Exercise: Your response should contain every record below, copied exactly.

Records supplied:
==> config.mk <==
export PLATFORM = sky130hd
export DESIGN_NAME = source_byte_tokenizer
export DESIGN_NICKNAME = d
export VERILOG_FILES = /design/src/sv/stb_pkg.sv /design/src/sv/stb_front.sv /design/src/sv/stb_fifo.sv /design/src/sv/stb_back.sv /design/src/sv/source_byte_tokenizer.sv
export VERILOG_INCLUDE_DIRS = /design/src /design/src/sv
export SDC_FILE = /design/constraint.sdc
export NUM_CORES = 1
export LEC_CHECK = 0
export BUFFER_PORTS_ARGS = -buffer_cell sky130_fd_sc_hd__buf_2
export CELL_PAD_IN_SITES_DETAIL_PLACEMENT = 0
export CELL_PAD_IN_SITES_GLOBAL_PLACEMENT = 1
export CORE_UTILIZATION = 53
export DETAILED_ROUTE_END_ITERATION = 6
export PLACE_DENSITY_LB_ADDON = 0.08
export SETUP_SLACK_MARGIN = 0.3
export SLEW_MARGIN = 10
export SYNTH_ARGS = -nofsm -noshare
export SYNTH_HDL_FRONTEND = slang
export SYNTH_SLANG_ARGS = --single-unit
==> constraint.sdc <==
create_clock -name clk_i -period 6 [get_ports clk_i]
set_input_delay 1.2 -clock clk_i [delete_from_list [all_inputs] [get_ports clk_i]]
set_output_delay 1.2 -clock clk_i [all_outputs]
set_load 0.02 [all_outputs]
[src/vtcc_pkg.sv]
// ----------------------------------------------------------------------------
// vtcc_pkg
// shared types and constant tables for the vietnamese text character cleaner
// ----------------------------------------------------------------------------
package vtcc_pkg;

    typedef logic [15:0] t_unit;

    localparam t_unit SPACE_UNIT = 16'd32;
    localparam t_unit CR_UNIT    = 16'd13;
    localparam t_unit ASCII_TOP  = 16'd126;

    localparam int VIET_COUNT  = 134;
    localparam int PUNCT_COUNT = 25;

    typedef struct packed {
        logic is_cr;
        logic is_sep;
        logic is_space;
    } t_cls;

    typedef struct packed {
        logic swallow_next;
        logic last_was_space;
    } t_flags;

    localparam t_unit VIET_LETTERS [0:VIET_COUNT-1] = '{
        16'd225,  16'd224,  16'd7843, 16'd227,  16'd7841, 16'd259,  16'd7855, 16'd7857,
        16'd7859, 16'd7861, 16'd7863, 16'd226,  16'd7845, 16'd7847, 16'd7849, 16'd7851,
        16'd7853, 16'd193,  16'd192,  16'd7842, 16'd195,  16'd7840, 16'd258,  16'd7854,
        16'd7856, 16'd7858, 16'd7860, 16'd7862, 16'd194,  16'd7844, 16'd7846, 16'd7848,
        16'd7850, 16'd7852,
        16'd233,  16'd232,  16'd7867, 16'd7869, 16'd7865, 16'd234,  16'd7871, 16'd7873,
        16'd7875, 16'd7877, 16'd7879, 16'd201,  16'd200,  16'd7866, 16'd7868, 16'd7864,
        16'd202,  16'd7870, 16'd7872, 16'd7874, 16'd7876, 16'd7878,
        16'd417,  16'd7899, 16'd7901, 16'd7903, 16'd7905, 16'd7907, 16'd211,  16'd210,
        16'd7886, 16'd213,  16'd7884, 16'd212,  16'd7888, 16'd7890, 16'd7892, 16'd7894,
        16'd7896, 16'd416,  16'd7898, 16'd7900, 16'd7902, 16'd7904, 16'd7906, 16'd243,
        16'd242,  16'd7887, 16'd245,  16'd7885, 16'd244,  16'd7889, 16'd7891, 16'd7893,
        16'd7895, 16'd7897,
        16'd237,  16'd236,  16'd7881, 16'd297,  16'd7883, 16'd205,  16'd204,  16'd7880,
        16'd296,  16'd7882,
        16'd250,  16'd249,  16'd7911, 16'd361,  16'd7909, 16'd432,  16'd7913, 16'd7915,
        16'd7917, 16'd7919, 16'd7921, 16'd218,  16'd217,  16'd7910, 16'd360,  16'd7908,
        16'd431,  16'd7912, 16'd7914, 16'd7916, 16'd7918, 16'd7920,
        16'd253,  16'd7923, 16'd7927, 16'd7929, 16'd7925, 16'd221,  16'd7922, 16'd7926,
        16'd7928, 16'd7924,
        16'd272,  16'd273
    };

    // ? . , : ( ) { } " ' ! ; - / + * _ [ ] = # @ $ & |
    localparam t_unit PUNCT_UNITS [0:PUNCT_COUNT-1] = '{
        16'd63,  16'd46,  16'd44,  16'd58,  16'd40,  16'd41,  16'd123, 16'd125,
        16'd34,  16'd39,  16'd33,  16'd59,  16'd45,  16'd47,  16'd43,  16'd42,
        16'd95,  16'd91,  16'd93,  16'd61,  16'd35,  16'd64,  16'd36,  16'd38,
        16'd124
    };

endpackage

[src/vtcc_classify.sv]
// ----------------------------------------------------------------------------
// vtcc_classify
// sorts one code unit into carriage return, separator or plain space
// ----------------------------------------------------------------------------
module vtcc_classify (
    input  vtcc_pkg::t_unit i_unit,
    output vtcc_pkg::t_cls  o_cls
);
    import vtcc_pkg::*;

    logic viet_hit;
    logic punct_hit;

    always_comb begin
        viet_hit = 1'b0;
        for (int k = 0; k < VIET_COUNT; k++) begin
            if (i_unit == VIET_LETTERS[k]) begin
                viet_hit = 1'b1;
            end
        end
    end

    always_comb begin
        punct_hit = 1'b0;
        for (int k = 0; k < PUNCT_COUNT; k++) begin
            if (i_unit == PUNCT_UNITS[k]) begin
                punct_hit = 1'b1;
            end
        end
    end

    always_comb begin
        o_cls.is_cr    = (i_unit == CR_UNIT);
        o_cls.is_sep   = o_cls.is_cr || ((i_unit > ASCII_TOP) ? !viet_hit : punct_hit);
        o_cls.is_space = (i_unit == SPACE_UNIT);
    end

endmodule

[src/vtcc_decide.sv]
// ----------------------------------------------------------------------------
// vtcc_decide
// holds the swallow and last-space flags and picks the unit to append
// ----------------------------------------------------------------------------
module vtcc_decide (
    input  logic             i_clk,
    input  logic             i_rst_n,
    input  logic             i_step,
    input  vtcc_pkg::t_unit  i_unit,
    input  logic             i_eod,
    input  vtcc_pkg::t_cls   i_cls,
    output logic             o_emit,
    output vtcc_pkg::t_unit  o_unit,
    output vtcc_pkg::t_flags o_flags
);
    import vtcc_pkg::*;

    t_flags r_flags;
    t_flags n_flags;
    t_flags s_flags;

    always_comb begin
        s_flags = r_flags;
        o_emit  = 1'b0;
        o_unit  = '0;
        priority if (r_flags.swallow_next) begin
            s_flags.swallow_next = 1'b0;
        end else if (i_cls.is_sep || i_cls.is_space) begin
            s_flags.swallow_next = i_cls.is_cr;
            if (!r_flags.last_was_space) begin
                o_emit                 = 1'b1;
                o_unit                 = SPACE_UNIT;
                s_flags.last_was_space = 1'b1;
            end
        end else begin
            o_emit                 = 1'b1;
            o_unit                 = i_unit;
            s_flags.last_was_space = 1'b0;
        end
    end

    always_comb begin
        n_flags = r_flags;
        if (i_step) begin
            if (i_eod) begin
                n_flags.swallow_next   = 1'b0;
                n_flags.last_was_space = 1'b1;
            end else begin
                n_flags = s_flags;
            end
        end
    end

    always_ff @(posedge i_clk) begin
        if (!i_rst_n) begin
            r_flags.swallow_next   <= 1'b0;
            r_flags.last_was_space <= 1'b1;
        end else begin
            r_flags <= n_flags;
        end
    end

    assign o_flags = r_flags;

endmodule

Solution for this problem:
==> config.mk <==
export PLATFORM = sky130hd
export DESIGN_NAME = source_byte_tokenizer
export DESIGN_NICKNAME = d
export VERILOG_FILES = /design/src/sv/stb_pkg.sv /design/src/sv/stb_front.sv /design/src/sv/stb_fifo.sv /design/src/sv/stb_back.sv /design/src/sv/source_byte_tokenizer.sv
export VERILOG_INCLUDE_DIRS = /design/src /design/src/sv
export SDC_FILE = /design/constraint.sdc
export NUM_CORES = 1
export LEC_CHECK = 0
export BUFFER_PORTS_ARGS = -buffer_cell sky130_fd_sc_hd__buf_2
export CELL_PAD_IN_SITES_DETAIL_PLACEMENT = 0
export CELL_PAD_IN_SITES_GLOBAL_PLACEMENT = 1
export CORE_UTILIZATION = 53
export DETAILED_ROUTE_END_ITERATION = 6
export PLACE_DENSITY_LB_ADDON = 0.08
export SETUP_SLACK_MARGIN = 0.3
export SLEW_MARGIN = 10
export SYNTH_ARGS = -nofsm -noshare
export SYNTH_HDL_FRONTEND = slang
export SYNTH_SLANG_ARGS = --single-unit
==> constraint.sdc <==
create_clock -name clk_i -period 6 [get_ports clk_i]
set_input_delay 1.2 -clock clk_i [delete_from_list [all_inputs] [get_ports clk_i]]
set_output_delay 1.2 -clock clk_i [all_outputs]
set_load 0.02 [all_outputs]
[src/vtcc_pkg.sv]
// ----------------------------------------------------------------------------
// vtcc_pkg
// shared types and constant tables for the vietnamese text character cleaner
// ----------------------------------------------------------------------------
package vtcc_pkg;

    typedef logic [15:0] t_unit;

    localparam t_unit SPACE_UNIT = 16'd32;
    localparam t_unit CR_UNIT    = 16'd13;
    localparam t_unit ASCII_TOP  = 16'd126;

    localparam int VIET_COUNT  = 134;
    localparam int PUNCT_COUNT = 25;

    typedef struct packed {
        logic is_cr;
        logic is_sep;
        logic is_space;
    } t_cls;

    typedef struct packed {
        logic swallow_next;
        logic last_was_space;
    } t_flags;

    localparam t_unit VIET_LETTERS [0:VIET_COUNT-1] = '{
        16'd225,  16'd224,  16'd7843, 16'd227,  16'd7841, 16'd259,  16'd7855, 16'd7857,
        16'd7859, 16'd7861, 16'd7863, 16'd226,  16'd7845, 16'd7847, 16'd7849, 16'd7851,
        16'd7853, 16'd193,  16'd192,  16'd7842, 16'd195,  16'd7840, 16'd258,  16'd7854,
        16'd7856, 16'd7858, 16'd7860, 16'd7862, 16'd194,  16'd7844, 16'd7846, 16'd7848,
        16'd7850, 16'd7852,
        16'd233,  16'd232,  16'd7867, 16'd7869, 16'd7865, 16'd234,  16'd7871, 16'd7873,
        16'd7875, 16'd7877, 16'd7879, 16'd201,  16'd200,  16'd7866, 16'd7868, 16'd7864,
        16'd202,  16'd7870, 16'd7872, 16'd7874, 16'd7876, 16'd7878,
        16'd417,  16'd7899, 16'd7901, 16'd7903, 16'd7905, 16'd7907, 16'd211,  16'd210,
        16'd7886, 16'd213,  16'd7884, 16'd212,  16'd7888, 16'd7890, 16'd7892, 16'd7894,
        16'd7896, 16'd416,  16'd7898, 16'd7900, 16'd7902, 16'd7904, 16'd7906, 16'd243,
        16'd242,  16'd7887, 16'd245,  16'd7885, 16'd244,  16'd7889, 16'd7891, 16'd7893,
        16'd7895, 16'd7897,
        16'd237,  16'd236,  16'd7881, 16'd297,  16'd7883, 16'd205,  16'd204,  16'd7880,
        16'd296,  16'd7882,
        16'd250,  16'd249,  16'd7911, 16'd361,  16'd7909, 16'd432,  16'd7913, 16'd7915,
        16'd7917, 16'd7919, 16'd7921, 16'd218,  16'd217,  16'd7910, 16'd360,  16'd7908,
        16'd431,  16'd7912, 16'd7914, 16'd7916, 16'd7918, 16'd7920,
        16'd253,  16'd7923, 16'd7927, 16'd7929, 16'd7925, 16'd221,  16'd7922, 16'd7926,
        16'd7928, 16'd7924,
        16'd272,  16'd273
    };

    // ? . , : ( ) { } " ' ! ; - / + * _ [ ] = # @ $ & |
    localparam t_unit PUNCT_UNITS [0:PUNCT_COUNT-1] = '{
        16'd63,  16'd46,  16'd44,  16'd58,  16'd40,  16'd41,  16'd123, 16'd125,
        16'd34,  16'd39,  16'd33,  16'd59,  16'd45,  16'd47,  16'd43,  16'd42,
        16'd95,  16'd91,  16'd93,  16'd61,  16'd35,  16'd64,  16'd36,  16'd38,
        16'd124
    };

endpackage

[src/vtcc_classify.sv]
// ----------------------------------------------------------------------------
// vtcc_classify
// sorts one code unit into carriage return, separator or plain space
// ----------------------------------------------------------------------------
module vtcc_classify (
    input  vtcc_pkg::t_unit i_unit,
    output vtcc_pkg::t_cls  o_cls
);
    import vtcc_pkg::*;

    logic viet_hit;
    logic punct_hit;

    always_comb begin
        viet_hit = 1'b0;
        for (int k = 0; k < VIET_COUNT; k++) begin
            if (i_unit == VIET_LETTERS[k]) begin
                viet_hit = 1'b1;
            end
        end
    end

    always_comb begin
        punct_hit = 1'b0;
        for (int k = 0; k < PUNCT_COUNT; k++) begin
            if (i_unit == PUNCT_UNITS[k]) begin
                punct_hit = 1'b1;
            end
        end
    end

    always_comb begin
        o_cls.is_cr    = (i_unit == CR_UNIT);
        o_cls.is_sep   = o_cls.is_cr || ((i_unit > ASCII_TOP) ? !viet_hit : punct_hit);
        o_cls.is_space = (i_unit == SPACE_UNIT);
    end

endmodule

[src/vtcc_decide.sv]
// ----------------------------------------------------------------------------
// vtcc_decide
// holds the swallow and last-space flags and picks the unit to append
// ----------------------------------------------------------------------------
module vtcc_decide (
    input  logic             i_clk,
    input  logic             i_rst_n,
    input  logic             i_step,
    input  vtcc_pkg::t_unit  i_unit,
    input  logic             i_eod,
    input  vtcc_pkg::t_cls   i_cls,
    output logic             o_emit,
    output vtcc_pkg::t_unit  o_unit,
    output vtcc_pkg::t_flags o_flags
);
    import vtcc_pkg::*;

    t_flags r_flags;
    t_flags n_flags;
    t_flags s_flags;

    always_comb begin
        s_flags = r_flags;
        o_emit  = 1'b0;
        o_unit  = '0;
        priority if (r_flags.swallow_next) begin
            s_flags.swallow_next = 1'b0;
        end else if (i_cls.is_sep || i_cls.is_space) begin
            s_flags.swallow_next = i_cls.is_cr;
            if (!r_flags.last_was_space) begin
                o_emit                 = 1'b1;
                o_unit                 = SPACE_UNIT;
                s_flags.last_was_space = 1'b1;
            end
        end else begin
            o_emit                 = 1'b1;
            o_unit                 = i_unit;
            s_flags.last_was_space = 1'b0;
        end
    end

    always_comb begin
        n_flags = r_flags;
        if (i_step) begin
            if (i_eod) begin
                n_flags.swallow_next   = 1'b0;
                n_flags.last_was_space = 1'b1;
            end else begin
                n_flags = s_flags;
            end
        end
    end

    always_ff @(posedge i_clk) begin
        if (!i_rst_n) begin
            r_flags.swallow_next   <= 1'b0;
            r_flags.last_was_space <= 1'b1;
        end else begin
            r_flags <= n_flags;
        end
    end

    assign o_flags = r_flags;

endmodule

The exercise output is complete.